Currently obesity and hypertension independently affect over 30 percent of the US population 3.

There is a direct link between obesity, hypertension and the development of CKD the mechanisms of which are still little understood 4. Spontaneously hypertensive rats experience many of the symptoms that are present in obese humans with hypertension when fed a high fat diet. They gain weight, develop endothelial dysfunction and with continued high fat diet, renal injury and inflammation ensue.

Interestingly we observed significant endothelial dysfunction after just 3 weeks high fat diet in both normotensive and hypertensive rats, 7 weeks before changes in albumin excretion or inflammatory cytokine expression.
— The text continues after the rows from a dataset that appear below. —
Context: an optimization exercise on an open-source flow, tuned for small area, a short achievable clock period and few clock cycles. The choices shown serve that exercise and are no tape-out recipe. In this exercise RTL edits were held to simulation tests only and were not proved equivalent to the original. Power figures rest on the tool's default switching activity, not on a simulated workload.

--- flow/run.sh ---
#!/bin/bash
# synth_recipe.tcl (not shown) runs the flow's synth.tcl, then flattens the netlist and writes it again
# the make line also repeats each setting of config.mk as NAME=value (left out here)
make -C /OpenROAD-flow-scripts/flow DESIGN_CONFIG=/design/flow/config.mk WORK_HOME=/design/flow/orfs CLKGATE_MAP_FILE= SYNTH_SCRIPT=/design/flow/synth_recipe.tcl finish
--- flow/config.mk ---
export PLATFORM = sky130hd
export DESIGN_NAME = frame_codec
export DESIGN_NICKNAME = frame_codec
export VERILOG_FILES = /design/flow/design.v
export SDC_FILE = /design/flow/constraint.sdc
export NUM_CORES = 4
export LEC_CHECK = 0
export CAP_MARGIN = 20
export CORE_MARGIN = 2
export CORE_UTILIZATION = 40
export SLEW_MARGIN = 20
Context: an optimization exercise on an open-source flow, tuned for small area, a short achievable clock period and few clock cycles. The choices shown serve that exercise and are no tape-out recipe. In this exercise RTL edits were held to simulation tests only and were not proved equivalent to the original.

## job 105
// jel_fsel
module jel_fsel (
    input  wire        clk,
    input  wire        rst,           
    input  wire        qt_we,
    input  wire [5:0]  qt_addr,
    input  wire [15:0] qt_wdata,
    input  wire        cmd_valid,
    output wire        cmd_ready,
    input  wire        cmd_op,        
    input  wire [6:0]  cmd_arg,       
    input  wire [6:0]  cmd_pool,      
    input  wire [15:0] cmd_nlevels,   
    output reg         rsp_valid,
    output reg  [7:0]  rsp_code,      
    output reg  [6:0]  rsp_result,
    output reg  [6:0]  nfreqs,
    input  wire [5:0]  freq_addr,
    output reg  [5:0]  freq_data
);
    function [4:0] qcode8(input [7:0] q);
        case (q)
        8'd1: qcode8 = 5'd30;
        8'd2: qcode8 = 5'd29;
        8'd3: qcode8 = 5'd28;
        8'd4: qcode8 = 5'd27;
        8'd5: qcode8 = 5'd26;
        8'd6: qcode8 = 5'd25;
        8'd7: qcode8 = 5'd24;
        8'd8: qcode8 = 5'd23;
        8'd9: qcode8 = 5'd22;
        8'd10: qcode8 = 5'd21;
        8'd11: qcode8 = 5'd20;
        8'd12: qcode8 = 5'd19;
        8'd13: qcode8 = 5'd18;
        8'd14: qcode8 = 5'd17;
        8'd15: qcode8 = 5'd16;
        8'd16: qcode8 = 5'd15;
        8'd17: qcode8 = 5'd15;
        8'd18: qcode8 = 5'd14;
        8'd19: qcode8 = 5'd13;
        8'd20: qcode8 = 5'd12;
        8'd21: qcode8 = 5'd12;
        8'd22: qcode8 = 5'd11;
        8'd23: qcode8 = 5'd11;
        8'd24: qcode8 = 5'd10;
        8'd25: qcode8 = 5'd10;
        8'd26: qcode8 = 5'd9;
  ...
Settings: LEC_CHECK=0, CAP_MARGIN=20, CORE_MARGIN=2, CORE_UTILIZATION=40, CTS_BUF_LIST=sky130_fd_sc_hd__clkbuf_4, SLEW_MARGIN=20; clock period 35.0 ns.
standard.sh (not shown) runs the stock make flow with config.mk's settings and CLKGATE_MAP_FILE= SYNTH_SCRIPT=/design/flow/synth_recipe.tcl, a recipe that flattens the netlist after the stock synthesis.
==> flow/flow/run.sh <==
#!/bin/bash
# Layout flow: the standard flow (standard.sh) with buf_2 cells as the
# port buffers, and timing repair aiming for extra setup slack.
set -euo pipefail
export BUFFER_PORTS_ARGS="-buffer_cell sky130_fd_sc_hd__buf_2"
export SETUP_SLACK_MARGIN=17
bash standard.sh > standard.log 2>&1
Testbench counts of job 105, summed over its fixed seeds: cycles 768.
### job 105 -> job 101
--- a/flow/design.v
+++ b/flow/design.v
@@ -565,60 +565,50 @@
                 code[i] <= wdat;
     end
     reg [63:0] unwr;
     always @* begin
         for (i = 0; i < 64; i = i + 1)
             unwr[i] = &code[i];
     end
     wire loaded = ~|unwr;
-    wire [4:0] nthr = (cmd_nlevels[15:8] != 8'd0) ? 5'd31 : ncode8(cmd_nlevels[7:0]);
-    reg [63:0] adm;
-    always @* begin
-        for (i = 0; i < 64; i = i + 1)
-            adm[i] = ge5(code[i], nthr);
-    end
     assign cmd_ready = 1'b1;
     wire acc = cmd_valid && !rst;
+    wire [4:0] nthr = (cmd_nlevels[15:8] != 8'd0) ? 5'd31 : ncode8(cmd_nlevels[7:0]);
     wire q_epos  = (cmd_arg > 7'd63);
     wire s_epool = (cmd_pool > 7'd64);
     wire e_pos   = !cmd_op && q_epos;
     wire e_pool  = cmd_op && s_epool;
     wire e_unl   = !(cmd_op ? s_epool : q_epos) && !loaded;
     wire sel_ok  = cmd_op && !s_epool && loaded;
-    reg [7:0] adec_hi, adec_lo, qoct;
-    reg       qadm;
-    always @* begin
-        for (i = 0; i < 8; i = i + 1) begin
-            adec_hi[i] = (cmd_arg[5:3] == i[2:0]);
-            adec_lo[i] = (cmd_arg[2:0] == i[2:0]);
-        end
-        for (i = 0; i < 8; i = i + 1)
-            qoct[i] = |(adec_lo & adm[8*i +: 8]);
-        qadm = |(adec_hi & qoct);
-    end
+    wire [4:0] qcode = code[cmd_arg[5:0]];
     reg        r_sel, r_qual, r_epos, r_epool, r_eunl;
-    reg [63:0] mask;
+    reg [4:0]  sthr;     
     reg [6:0]  pool;
     always @(posedge clk) begin
         rsp_valid <= acc;
         if (acc) begin
             r_sel   <= sel_ok;
-            r_qual  <= !cmd_op && !q_epos && loaded && qadm;
+            r_qual  <= !cmd_op && !q_epos && loaded && ge5(qcode, nthr);
             r_epos  <= e_pos;
             r_epool <= e_pool;
             r_eunl  <= e_unl;
         end
         if (acc && cmd_op && !s_epool)
-            mask <= adm;
+            sthr <= nthr;
         if (rst || wr_nz)
             pool <= 7'd0;
         else if (acc && sel_ok)
             pool <= cmd_pool;
     end
+    reg [63:0] mask;
+    always @* begin
+        for (i = 0; i < 64; i = i + 1)
+            mask[i] = ge5(code[i], sthr);
+    end
     function [3:0] cnt8(input [7:0] m);
         reg a0, a1, b0, b1, c0, c1, d0, d1, e0, e1, f0, f1;
         begin
             a0 = m[0] ^ m[1] ^ m[2];  a1 = (m[0] & m[1]) | (m[2] & (m[0] | m[1]));
             b0 = m[3] ^ m[4] ^ m[5];  b1 = (m[3] & m[4]) | (m[5] & (m[3] | m[4]));
             c0 = m[6] ^ m[7];         c1 = m[6] & m[7];
             d0 = a0 ^ b0 ^ c0;        d1 = (a0 & b0) | (c0 & (a0 | b0));
             e0 = a1 ^ b1 ^ c1;        e1 = (a1 & b1) | (c1 & (a1 | b1));
==> notes.md <==
Job 101 vs job 105 — multi-input logic area climbed by more than 10%. Going from job 105 to job 101, number of fillers in the final layout shrank by a few percent. Job 101 — sequential fraction of the synthesis area 5.8 points lower, job 105 as reference. Shortest period the worst path allows (lower): job 101. Of job 105 and job 101, the run reporting the lower tapcell count was job 101. Taking job 105 as 1.0, job 101 lands at 0.911 on number of clock buffer instances in the layout. Smallest hold slack: job 105 and job 101 compared, higher one is job 101. Maximum frequency: job 101 vs job 105 up 0.00019 GHz. Register-to-register setup slack was lower in the run labelled job 105. Across both runs, wire length on met2 was higher for job 101 than for job 105. Area growth from synthesis to layout for job 101 is higher than for job 105. Diff job 105 -> job 101: synthesized area -840 sq um, global-route wire length before repair +about 25%.
Testbench counts of job 101, summed over its fixed seeds: cycles 768.

[separate check: timing with driven ports]
Ports are ideal in the flow. The routed layouts listed here were re-timed in OpenROAD.
Step 1 (the two cells are an assumption about what drives the block):
set clk [get_ports {clk}]
set_driving_cell -lib_cell sky130_fd_sc_hd__clkbuf_16 $clk
set_driving_cell -lib_cell sky130_fd_sc_hd__buf_2 [delete_from_list [all_inputs] $clk]
Step 2 times the ports against the registers' clock, not the clock port: input delays grow and output delays shrink by t, the midpoint of the rising clock arrivals with the driver on.
Slacks: ideal ports / drivers / drivers and shift; pairs: ideal ports / drivers.
run	shift t [ns]	slack for setup (ns)	worst setup path after step 2	pins driven straight from the clock port
job 105	0.884	15.891 / 15.857 / 15.857	input to output	1
job 101	0.919	15.959 / 15.909 / 15.909	input to output	1
After both steps every run listed still meets setup and hold. The setup slack of job 101, which loses most, moves by -0.050 ns with the drivers and by -0.050 ns with both steps.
We observed no differences in dilatory response to sodium nitroprusside, which indicated that the impaired response to acetylcholine was a result of endothelial dysfunction and not smooth muscle dysfunction. Plasma leptin and cholesterol levels were increased as a result of 3 weeks high fat diet in both rat strains, which may have contributed to the development of endothelial dysfunction observed as a result of the high fat diet. High leptin levels have been shown to reduce dilatory response to acetylcholine 18. A potential mechanism for leptin and cholesterol induced vascular dysfunction is through an upregulation of reactive oxygen species generation, which can disrupt the endogenous vasoactive response to acetylcholine 19, 20. There is evidence that endothelial dysfunction is linked with the development of renal injury and the presence of endothelial dysfunction is a predictor of cardiovascular risk and severity of renal disease 21. In this study we observed endothelial dysfunction 7 weeks prior to the development of renal injury and renal inflammation in the SHRs fed a high fat diet but not in the WKY rats. These data would indicate that the endothelial dysfunction is not a clear predictor of renal injury in this model but in combination with hypertension and a high fat diet may have contributed to the renal injury observed.
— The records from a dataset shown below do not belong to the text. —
Context: an optimization exercise on an open-source flow, tuned for small area, a short achievable clock period and few clock cycles. The choices shown serve that exercise and are no tape-out recipe.
Only simulation tests tie the RTL to the original design; equivalence was not proved.
Power is estimated from default activity; no workload was simulated.

==> inputs of run Z <==
// deco8_decode
module deco8_decode (
    input  wire        clk,
    input  wire        rst,           
    input  wire        start,         
    input  wire        cartlen_ok,    
    output reg         cart_re,
    output reg  [14:0] cart_addr,
    input  wire [7:0]  cart_rdata,
    output reg         out_re,
    output reg  [17:0] out_raddr,
    input  wire [7:0]  out_rdata,
    output reg         out_we,
    output reg  [17:0] out_waddr,
    output reg  [7:0]  out_wdata,
    output reg         done,
    output reg  [15:0] status,
    output reg  [1:0]  version,
    output wire [31:0] magic,
    output wire [15:0] dlen,
    output wire [15:0] hdr6,
    output reg  [17:0] textlen,
    output reg         text_valid,
    output reg         empty
);
export LEC_CHECK = 0
export CAP_MARGIN = 20
export CORE_MARGIN = 2
export CORE_UTILIZATION = 55
export SLEW_MARGIN = 20
create_clock -name core_clock -period 10.0 [get_ports {clk}]
standard.sh (not shown) runs the stock make flow with config.mk's settings and CLKGATE_MAP_FILE= SYNTH_SCRIPT=/design/flow/synth_recipe.tcl, a recipe that flattens the netlist after the stock synthesis.
==> flow/flow/run.sh <==
#!/bin/bash
# The standard layout (standard.sh: the standard synthesis, floorplan,
# placement, CTS and routing) with these changes:
#  - the port buffers are buf_2 cells rather than the default pick, a slow
#    clock-delay cell; every port still gets its buffer;
#  - repair_timing aims at a setup margin of 6.5 ns, so it sizes the logic for a
#    shorter period than the 10 ns clock asks for.
# The clock period and the SDC constraints are the standard flow's, unchanged.
set -euo pipefail
bash standard.sh "BUFFER_PORTS_ARGS=-buffer_cell sky130_fd_sc_hd__buf_2" \
    SETUP_SLACK_MARGIN=6.5  "CTS_ARGS=-sink_clustering_enable -repair_clock_nets -dont_use_dummy_load -sink_clustering_size 30 -sink_clustering_max_diameter 80" finish > standard_flow.log 2>&1
==> inputs of run B, as changes to run Z <==
--- a/flow/design.v
+++ b/flow/design.v
@@ -30,18 +30,19 @@
     localparam IDLE = 0, HDR = 1, CLASS = 2, V0 = 3, V1 = 4, CP = 5, V2H = 6,
                V2C = 7, V2A = 8, V2B = 9, DRAIN = 10, TAIL = 11, ERR = 12;
     localparam NS = 13;
     reg [NS-1:0] st;
     reg        start_r, ok_r;
+    reg [1:0]  ver;
     reg        f1, f2;      
     reg [15:0] rc;          
     reg        rz, rle0, r1;    
     reg        g1;          
     reg        g2;          
     reg [2:0]  hidx;        
     reg [3:0]  cnt;         
-    reg [17:0] olen_c;      
+    reg [18:0] olen_c;      
     reg        ecode;       
     reg        bb;          
     reg        mism;        
     reg [63:0] hdr_o;       
     reg        a_v;         
@@ -58,15 +59,14 @@
     reg        u_bad;
     wire       u_lead2 = (out_wdata[7:5] == 3'b110) && (out_wdata[4:1] != 4'd0);   
     wire       u_lead3 = (out_wdata[7:4] == 4'b1110);                              
     wire       u_lead4 = (out_wdata[7:3] == 5'b11110) && (out_wdata[2:0] <= 3'd4);  
     wire       u_lo0   = (out_wdata[3:0] == 4'd0);
-    reg        tv_m, tv_d;
-    assign magic = hdr_o[63:32] & {32{tv_m}};
-    assign dlen  = hdr_o[31:16] & {16{tv_d}};
-    assign hdr6  = hdr_o[15:0]  & {16{tv_d}};
-    wire v2 = f2;           
+    assign magic = hdr_o[63:32] & {32{text_valid}};
+    assign dlen  = hdr_o[31:16] & {16{text_valid}};
+    assign hdr6  = hdr_o[15:0]  & {16{text_valid}};
+    wire v2 = (ver == 2'd2);
     wire [7:0] tab_r;
     assign tab_r[0] = (r_lit[5] & r_lit[4] & r_lit[2] & ~r_lit[1] & ~r_lit[0])
                      | (r_lit[5] & r_lit[4] & ~r_lit[3] & ~r_lit[2] & r_lit[1])
                      | (~r_lit[4] & r_lit[3] & ~r_lit[1] & ~r_lit[0])
                      | (r_lit[5] & r_lit[3] & r_lit[2])
@@ -142,11 +142,11 @@
             2'd1: begin mb1 = MAGIC_V1[23:16]; mb2 = MAGIC_V2[23:16]; end
             2'd2: begin mb1 = MAGIC_V1[15:8];  mb2 = MAGIC_V2[15:8];  end
             default: begin mb1 = MAGIC_V1[7:0]; mb2 = MAGIC_V2[7:0]; end
         endcase
     end
-    wire [18:0] src_x    = {1'b0, olen_c} - {7'd0, q0, q1[7:4]};
+    wire [18:0] src_x    = olen_c - {7'd0, q0, q1[7:4]};
     wire        len_gt   = (q0 == 8'h3C && {1'b0, q1[3:0]} + 5'd2 > {1'b0, q1[7:4]}) ||
                            (q0 == 8'h3D && q1 == 8'h0F);
     wire        bref_bad = src_x[18] || len_gt;
     wire        stall2   = (q0 == 8'h3C) && (q1[7:4] == 4'd2) && r_v && d_v;
     wire act_v1  = st[V1] && !rle0;
@@ -263,10 +263,11 @@
         if (st[HDR] && fv[0] && !hidx[2]) begin
             f1 <= (f1 || hidx == 3'd0) && (q0 == mb1);
             f2 <= (f2 || hidx == 3'd0) && (q0 == mb2);
         end
         if (st[CLASS]) begin
+            ver <= f1 ? 2'd1 : f2 ? 2'd2 : 2'd0;
             g1  <= f1 ? (rc >= 16'd15608) : (rc != 16'd0);
             g2  <= (rc > 16'd15608);
         end
         if ((st[HDR] && hidx[2:1] == 2'b10 && fv[0]) || (st[V2H] && fv[0])) begin
             rc <= {rc[7:0], q0};
@@ -290,13 +291,13 @@
             rz   <= c1;
             rle0 <= rc[15] || c0 || c1;
             r1   <= c2;
         end
         if (st[CLASS])
-            olen_c <= 18'h3C0;
+            olen_c <= 19'h3C0;
         else if (emit)
-            olen_c <= olen_c + 18'd1;
+            olen_c <= olen_c + 19'd1;
         if (st[CP]) cnt <= cnt - 4'd1;
         else        cnt <= q1[3:0];
         if (trunc || trunc1) ecode <= 1'b0;
         else if (st[CP] && bb) ecode <= 1'b1;
         bb <= bref_bad && st[V1];
@@ -324,12 +325,10 @@
             out_waddr <= 18'd0;
         else if (v2a_wr)
             out_waddr <= {10'd0, q0};
         else
             out_waddr <= out_waddr + {17'd0, out_we};
-        tv_m <= !rst && (tv_m || fin_ok);
-        tv_d <= !rst && (fin_ok || tv_d);
         if (st[TAIL] && fv[0]) hdr_o <= {hdr_o[55:0], q0};
         if (rs_start) begin
             u_need <= 2'd0;
             u_bad  <= 1'b0;
         end else if (out_we && !v2) begin
@@ -369,11 +368,11 @@
             out_we  <= d_v || v2a_wr;
             done    <= fin;
             if (fin) begin
                 status <= fin_status;
                 if (fin_ok) begin
-                    version    <= {f2, f1};
+                    version    <= ver;
                     textlen    <= out_waddr;
                     text_valid <= 1'b1;
                     empty      <= (out_waddr == 18'd0);
                 end
             end
--- a/flow/flow/run.sh
+++ b/flow/flow/run.sh
@@ -6,6 +6,6 @@
 #  - repair_timing aims at a setup margin of 6.5 ns, so it sizes the logic for a
 #    shorter period than the 10 ns clock asks for.
 # The clock period and the SDC constraints are the standard flow's, unchanged.
 set -euo pipefail
 bash standard.sh "BUFFER_PORTS_ARGS=-buffer_cell sky130_fd_sc_hd__buf_2" \
-    SETUP_SLACK_MARGIN=6.5  "CTS_ARGS=-sink_clustering_enable -repair_clock_nets -dont_use_dummy_load -sink_clustering_size 30 -sink_clustering_max_diameter 80" finish > standard_flow.log 2>&1
+    SETUP_SLACK_MARGIN=6.5  "CTS_ARGS=-repair_clock_nets -dont_use_dummy_load" finish > standard_flow.log 2>&1
==> inputs of run K, as changes to run Z <==
--- a/flow/design.v
+++ b/flow/design.v
@@ -30,18 +30,19 @@
     localparam IDLE = 0, HDR = 1, CLASS = 2, V0 = 3, V1 = 4, CP = 5, V2H = 6,
                V2C = 7, V2A = 8, V2B = 9, DRAIN = 10, TAIL = 11, ERR = 12;
     localparam NS = 13;
     reg [NS-1:0] st;
     reg        start_r, ok_r;
+    reg [1:0]  ver;
     reg        f1, f2;      
     reg [15:0] rc;          
     reg        rz, rle0, r1;    
     reg        g1;          
     reg        g2;          
     reg [2:0]  hidx;        
     reg [3:0]  cnt;         
-    reg [17:0] olen_c;      
+    reg [18:0] olen_c;      
     reg        ecode;       
     reg        bb;          
     reg        mism;        
     reg [63:0] hdr_o;       
     reg        a_v;         
@@ -58,15 +59,14 @@
     reg        u_bad;
     wire       u_lead2 = (out_wdata[7:5] == 3'b110) && (out_wdata[4:1] != 4'd0);   
     wire       u_lead3 = (out_wdata[7:4] == 4'b1110);                              
     wire       u_lead4 = (out_wdata[7:3] == 5'b11110) && (out_wdata[2:0] <= 3'd4);  
     wire       u_lo0   = (out_wdata[3:0] == 4'd0);
-    reg        tv_m, tv_d;
-    assign magic = hdr_o[63:32] & {32{tv_m}};
-    assign dlen  = hdr_o[31:16] & {16{tv_d}};
-    assign hdr6  = hdr_o[15:0]  & {16{tv_d}};
-    wire v2 = f2;           
+    assign magic = hdr_o[63:32] & {32{text_valid}};
+    assign dlen  = hdr_o[31:16] & {16{text_valid}};
+    assign hdr6  = hdr_o[15:0]  & {16{text_valid}};
+    wire v2 = (ver == 2'd2);
     wire [7:0] tab_r;
     assign tab_r[0] = (r_lit[5] & r_lit[4] & r_lit[2] & ~r_lit[1] & ~r_lit[0])
                      | (r_lit[5] & r_lit[4] & ~r_lit[3] & ~r_lit[2] & r_lit[1])
                      | (~r_lit[4] & r_lit[3] & ~r_lit[1] & ~r_lit[0])
                      | (r_lit[5] & r_lit[3] & r_lit[2])
@@ -142,11 +142,11 @@
             2'd1: begin mb1 = MAGIC_V1[23:16]; mb2 = MAGIC_V2[23:16]; end
             2'd2: begin mb1 = MAGIC_V1[15:8];  mb2 = MAGIC_V2[15:8];  end
             default: begin mb1 = MAGIC_V1[7:0]; mb2 = MAGIC_V2[7:0]; end
         endcase
     end
-    wire [18:0] src_x    = {1'b0, olen_c} - {7'd0, q0, q1[7:4]};
+    wire [18:0] src_x    = olen_c - {7'd0, q0, q1[7:4]};
     wire        len_gt   = (q0 == 8'h3C && {1'b0, q1[3:0]} + 5'd2 > {1'b0, q1[7:4]}) ||
                            (q0 == 8'h3D && q1 == 8'h0F);
     wire        bref_bad = src_x[18] || len_gt;
     wire        stall2   = (q0 == 8'h3C) && (q1[7:4] == 4'd2) && r_v && d_v;
     wire act_v1  = st[V1] && !rle0;
@@ -263,10 +263,11 @@
         if (st[HDR] && fv[0] && !hidx[2]) begin
             f1 <= (f1 || hidx == 3'd0) && (q0 == mb1);
             f2 <= (f2 || hidx == 3'd0) && (q0 == mb2);
         end
         if (st[CLASS]) begin
+            ver <= f1 ? 2'd1 : f2 ? 2'd2 : 2'd0;
             g1  <= f1 ? (rc >= 16'd15608) : (rc != 16'd0);
             g2  <= (rc > 16'd15608);
         end
         if ((st[HDR] && hidx[2:1] == 2'b10 && fv[0]) || (st[V2H] && fv[0])) begin
             rc <= {rc[7:0], q0};
@@ -290,13 +291,13 @@
             rz   <= c1;
             rle0 <= rc[15] || c0 || c1;
             r1   <= c2;
         end
         if (st[CLASS])
-            olen_c <= 18'h3C0;
+            olen_c <= 19'h3C0;
         else if (emit)
-            olen_c <= olen_c + 18'd1;
+            olen_c <= olen_c + 19'd1;
         if (st[CP]) cnt <= cnt - 4'd1;
         else        cnt <= q1[3:0];
         if (trunc || trunc1) ecode <= 1'b0;
         else if (st[CP] && bb) ecode <= 1'b1;
         bb <= bref_bad && st[V1];
@@ -324,12 +325,10 @@
             out_waddr <= 18'd0;
         else if (v2a_wr)
             out_waddr <= {10'd0, q0};
         else
             out_waddr <= out_waddr + {17'd0, out_we};
-        tv_m <= !rst && (tv_m || fin_ok);
-        tv_d <= !rst && (fin_ok || tv_d);
         if (st[TAIL] && fv[0]) hdr_o <= {hdr_o[55:0], q0};
         if (rs_start) begin
             u_need <= 2'd0;
             u_bad  <= 1'b0;
         end else if (out_we && !v2) begin
@@ -369,11 +368,11 @@
             out_we  <= d_v || v2a_wr;
             done    <= fin;
             if (fin) begin
                 status <= fin_status;
                 if (fin_ok) begin
-                    version    <= {f2, f1};
+                    version    <= ver;
                     textlen    <= out_waddr;
                     text_valid <= 1'b1;
                     empty      <= (out_waddr == 18'd0);
                 end
             end
==> flow/flow/run.sh (replaced) <==
#!/bin/bash
# The standard layout (standard.sh: the standard synthesis, floorplan,
# placement, CTS and routing) with these changes:
#  - the port buffers are buf_2 cells rather than the default pick, a slow
#    clock-delay cell; every port still gets its buffer;
#  - repair_timing aims at a setup margin of 6.6 ns, so it sizes the logic for a
#    shorter period than the 10 ns clock asks for.
# The clock period and the SDC constraints are the standard flow's, unchanged.
set -euo pipefail
bash standard.sh "BUFFER_PORTS_ARGS=-buffer_cell sky130_fd_sc_hd__buf_2" \
    SETUP_SLACK_MARGIN=6.6  "CTS_ARGS=-sink_clustering_enable -repair_clock_nets -dont_use_dummy_load -sink_clustering_size 30 -sink_clustering_max_diameter 80" finish > standard_flow.log 2>&1
==> run notes <==
| metric | run K | run B | run Z |
|---|---|---|---|
| Status | finished clean | finished clean | finished clean |
| Worst skew pair latency | 0.52 ns | 0.56 ns | 0.51 ns |
| Standard cell area after detailed placement | 15600 um2 | 15600 um2 | 15500 um2 |
| Number of vias per cell | 5.85 | 5.90 | 5.93 |
| Simple-Gate Fraction of Synth Area | 0.204 | 0.204 | 0.205 |
| Global-route layer with the greatest usage | met2 | met2 | met1 |
| Sequential share of the synthesized area | 0.470 | 0.470 | 0.469 |
| Fraction of the mapped netlist area in compound gates | 0.153 | 0.153 | 0.163 |
| Number of buffers added by the clock tree synthesis step | 16 | 49 | 15 |
| Final Cycle Share | 0.338 | 0.340 | 0.335 |
| Share of cells above drive strength 1 | 0.145 | 0.161 | 0.149 |
| Placement-stage worst setup slack | 6.31 ns | 6.21 ns | 6.19 ns |
| Signed area change from the synthesized netlist to the final layout | 10.2% | 15.6% | 9.41% |
| Capture point of the worst path | hdr6[14] | hdr6[6] | hdr6[7] |
| Combinational cell power | 0.633 mW | 0.635 mW | 0.722 mW |
| Static Leak | 6.54 nW | 6.93 nW | 6.47 nW |
| Footprint of the multi-input gates | 7190 um2 | 7190 um2 | 7160 um2 |
| Aggregate routed wire length | 37700 um | 38700 um | 36900 um |
Testbench counts of run Z, summed over its fixed seeds: cycles 382,588.
Testbench counts of run B, summed over its fixed seeds: cycles 382,588.
Testbench counts of run K, summed over its fixed seeds: cycles 382,588.

-- re-timing with driven ports --
The flow's constraints put no driver on any port. The routed layouts listed below were extracted and timed again, unchanged, in two steps.
Step 1: set_driving_cell puts a clkbuf_16 on clk and a buf_2 on each other input, an assumption about the parent block.
Step 2 times the ports against the registers' clock, not the clock port: input delays grow and output delays shrink by t, the midpoint of the rising clock arrivals with the driver on.
Three values: no drivers, after step 1, after step 2; two values: the first two.
| run | shift t [ns] | slack for setup (ns) | worst setup path at the end | slew at the worst register clock pin (ns) | pins driven straight from the clock port |
|---|---|---|---|---|---|
| run Z | 0.540 | 6.652 / 6.599 / 6.185 | input to register | 0.12 / 0.12 | 1 |
| run B | 0.597 | 6.605 / 6.554 / 6.069 | input to register | 0.08 / 0.08 | 1 |
| run K | 0.548 | 6.622 / 6.573 / 6.300 | input to register | 0.11 / 0.11 | 1 |
After both steps every run listed still meets setup and hold. The setup slack of run B, which loses most, moves by -0.051 ns with the drivers and by -0.536 ns with both steps.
Visceral obesity has been linked with the development of insulin resistance, type-2 diabetes and renal injury by way of increased circulating free fatty acids and adipokines 22, 23.

High insulin levels can induce renal hemodynamic changes, glomerular hypertrophy, mesangial cell proliferation and autoregulation can be disrupted, lowering the pressure threshold for renal damage 24-26. An increased incidence of insulin resistance has been reported in hypertensive patients as well as animal models of hypertension such as the SHR 7, 8, 27, 28. In this study we observed a significant increase in plasma insulin levels in both WKY and SHR fed a high fat diet compared with those fed a normal diet. However, euglycemic hyperinsulinemic clamp experiments did not indicate a reduction in peripheral insulin sensitivity as a result of 10 weeks high fat diet. Therefore we conclude that the WKY and SHR receiving a high fat diet have a level of insulin resistance which may be classified as pre-diabetic.

There is growing support for the hypothesis that obesity, hypertension and CKD are all inflammatory diseases and that the renal injury observed in obesity and hypertension are contributed to by increased expression of pro-inflammatory cytokines 29, 30. Cytokines produced by the adipose tissue in obesity such as IL-1β, TNFα, IL-6 and MCP-1 have been associated with the progression of endothelial dysfunction and renal injury 31-33. We observed no effect of 10 weeks high fat diet on systolic blood pressure in either the WKY or SHR. However we did observe significant albuminuria and proteinuria in the SHR groups fed the normal diet, which was further exacerbated by high fat. The exacerbation of the renal injury in the absence of changes in blood pressure indicates the high fat diet impaired renal function as a result of pressure independent mechanisms. Renal blood flow and pressure was not directly measured however, so a change in blood pressure transmission to the kidney as a result of the high fat diet can not be ruled out. One possible mechanism responsible for the development of the renal injury observed is enhanced expression of inflammatory cytokines which we found to be upregulated in the SHR group fed the high fat diet.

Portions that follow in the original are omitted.